(Collected data)
--

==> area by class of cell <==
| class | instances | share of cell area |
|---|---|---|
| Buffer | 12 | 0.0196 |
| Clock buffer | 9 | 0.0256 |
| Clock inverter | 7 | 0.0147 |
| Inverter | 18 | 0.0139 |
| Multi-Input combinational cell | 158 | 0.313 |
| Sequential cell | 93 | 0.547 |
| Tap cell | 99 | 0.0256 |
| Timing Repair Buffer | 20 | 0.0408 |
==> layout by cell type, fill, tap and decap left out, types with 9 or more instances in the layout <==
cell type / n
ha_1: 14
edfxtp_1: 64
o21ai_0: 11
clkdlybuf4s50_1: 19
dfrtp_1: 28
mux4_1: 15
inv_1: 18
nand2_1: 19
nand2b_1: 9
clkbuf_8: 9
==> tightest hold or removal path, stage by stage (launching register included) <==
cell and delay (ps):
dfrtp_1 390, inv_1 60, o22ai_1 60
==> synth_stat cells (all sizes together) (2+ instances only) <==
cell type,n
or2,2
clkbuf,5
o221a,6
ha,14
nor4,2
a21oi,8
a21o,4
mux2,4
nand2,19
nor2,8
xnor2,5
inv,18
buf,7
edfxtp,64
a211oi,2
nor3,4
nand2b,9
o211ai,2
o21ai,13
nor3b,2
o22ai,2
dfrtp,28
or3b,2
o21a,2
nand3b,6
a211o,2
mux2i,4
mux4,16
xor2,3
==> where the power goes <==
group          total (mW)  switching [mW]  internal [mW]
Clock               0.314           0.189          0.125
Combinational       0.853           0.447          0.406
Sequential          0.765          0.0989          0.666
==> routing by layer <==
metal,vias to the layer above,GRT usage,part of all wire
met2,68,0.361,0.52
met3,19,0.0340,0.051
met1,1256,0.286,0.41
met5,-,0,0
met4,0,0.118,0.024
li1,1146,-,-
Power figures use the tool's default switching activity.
==> config.mk <==
export PLATFORM = sky130hd
export DESIGN_NAME = seven_seg_scan_driver
export DESIGN_NICKNAME = d
export VERILOG_FILES = /design/src/rtl/seven_seg_scan_driver.sv
export SDC_FILE = /design/constraint.sdc
export NUM_CORES = 1
export LEC_CHECK = 0
export ABC_AREA = 1
export CAP_MARGIN = 5
export CELL_PAD_IN_SITES_DETAIL_PLACEMENT = 1
export CELL_PAD_IN_SITES_GLOBAL_PLACEMENT = 1
export CORE_MARGIN = 3
export CORE_UTILIZATION = 25
export CTS_BUF_LIST = sky130_fd_sc_hd__clkbuf_2
export CTS_CLUSTER_SIZE = 16
export DETAILED_ROUTE_END_ITERATION = 8
export DONT_BUFFER_PORTS = 1
export PLACE_DENSITY = 0.53
export SLEW_MARGIN = 30
export SYNTH_ARGS = -nofsm -noshare
export SYNTH_HDL_FRONTEND = slang
export SYNTH_SLANG_ARGS = --single-unit
==> constraint.sdc <==
create_clock -name clk -period 2.6 [get_ports clk]
set_input_delay 0.52 -clock clk [delete_from_list [all_inputs] [get_ports clk]]
set_output_delay 0.52 -clock clk [all_outputs]
set_load 0.01 [all_outputs]
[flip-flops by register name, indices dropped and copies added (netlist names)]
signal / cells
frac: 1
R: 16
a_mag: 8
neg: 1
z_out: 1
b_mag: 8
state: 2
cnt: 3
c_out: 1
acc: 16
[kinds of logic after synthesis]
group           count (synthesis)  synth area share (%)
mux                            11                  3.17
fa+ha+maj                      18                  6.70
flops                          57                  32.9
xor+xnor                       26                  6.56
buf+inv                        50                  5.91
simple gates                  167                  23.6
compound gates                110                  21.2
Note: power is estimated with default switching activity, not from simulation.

--

TASK TO COMPLETE
Write all the data out again, exactly.

EXERCISE SOLUTION
==> area by class of cell <==
| class | instances | share of cell area |
|---|---|---|
| Buffer | 12 | 0.0196 |
| Clock buffer | 9 | 0.0256 |
| Clock inverter | 7 | 0.0147 |
| Inverter | 18 | 0.0139 |
| Multi-Input combinational cell | 158 | 0.313 |
| Sequential cell | 93 | 0.547 |
| Tap cell | 99 | 0.0256 |
| Timing Repair Buffer | 20 | 0.0408 |
==> layout by cell type, fill, tap and decap left out, types with 9 or more instances in the layout <==
cell type / n
ha_1: 14
edfxtp_1: 64
o21ai_0: 11
clkdlybuf4s50_1: 19
dfrtp_1: 28
mux4_1: 15
inv_1: 18
nand2_1: 19
nand2b_1: 9
clkbuf_8: 9
==> tightest hold or removal path, stage by stage (launching register included) <==
cell and delay (ps):
dfrtp_1 390, inv_1 60, o22ai_1 60
==> synth_stat cells (all sizes together) (2+ instances only) <==
cell type,n
or2,2
clkbuf,5
o221a,6
ha,14
nor4,2
a21oi,8
a21o,4
mux2,4
nand2,19
nor2,8
xnor2,5
inv,18
buf,7
edfxtp,64
a211oi,2
nor3,4
nand2b,9
o211ai,2
o21ai,13
nor3b,2
o22ai,2
dfrtp,28
or3b,2
o21a,2
nand3b,6
a211o,2
mux2i,4
mux4,16
xor2,3
==> where the power goes <==
group          total (mW)  switching [mW]  internal [mW]
Clock               0.314           0.189          0.125
Combinational       0.853           0.447          0.406
Sequential          0.765          0.0989          0.666
==> routing by layer <==
metal,vias to the layer above,GRT usage,part of all wire
met2,68,0.361,0.52
met3,19,0.0340,0.051
met1,1256,0.286,0.41
met5,-,0,0
met4,0,0.118,0.024
li1,1146,-,-
Power figures use the tool's default switching activity.
==> config.mk <==
export PLATFORM = sky130hd
export DESIGN_NAME = seven_seg_scan_driver
export DESIGN_NICKNAME = d
export VERILOG_FILES = /design/src/rtl/seven_seg_scan_driver.sv
export SDC_FILE = /design/constraint.sdc
export NUM_CORES = 1
export LEC_CHECK = 0
export ABC_AREA = 1
export CAP_MARGIN = 5
export CELL_PAD_IN_SITES_DETAIL_PLACEMENT = 1
export CELL_PAD_IN_SITES_GLOBAL_PLACEMENT = 1
export CORE_MARGIN = 3
export CORE_UTILIZATION = 25
export CTS_BUF_LIST = sky130_fd_sc_hd__clkbuf_2
export CTS_CLUSTER_SIZE = 16
export DETAILED_ROUTE_END_ITERATION = 8
export DONT_BUFFER_PORTS = 1
export PLACE_DENSITY = 0.53
export SLEW_MARGIN = 30
export SYNTH_ARGS = -nofsm -noshare
export SYNTH_HDL_FRONTEND = slang
export SYNTH_SLANG_ARGS = --single-unit
==> constraint.sdc <==
create_clock -name clk -period 2.6 [get_ports clk]
set_input_delay 0.52 -clock clk [delete_from_list [all_inputs] [get_ports clk]]
set_output_delay 0.52 -clock clk [all_outputs]
set_load 0.01 [all_outputs]
[flip-flops by register name, indices dropped and copies added (netlist names)]
signal / cells
frac: 1
R: 16
a_mag: 8
neg: 1
z_out: 1
b_mag: 8
state: 2
cnt: 3
c_out: 1
acc: 16
[kinds of logic after synthesis]
group           count (synthesis)  synth area share (%)
mux                            11                  3.17
fa+ha+maj                      18                  6.70
flops                          57                  32.9
xor+xnor                       26                  6.56
buf+inv                        50                  5.91
simple gates                  167                  23.6
compound gates                110                  21.2
Note: power is estimated with default switching activity, not from simulation.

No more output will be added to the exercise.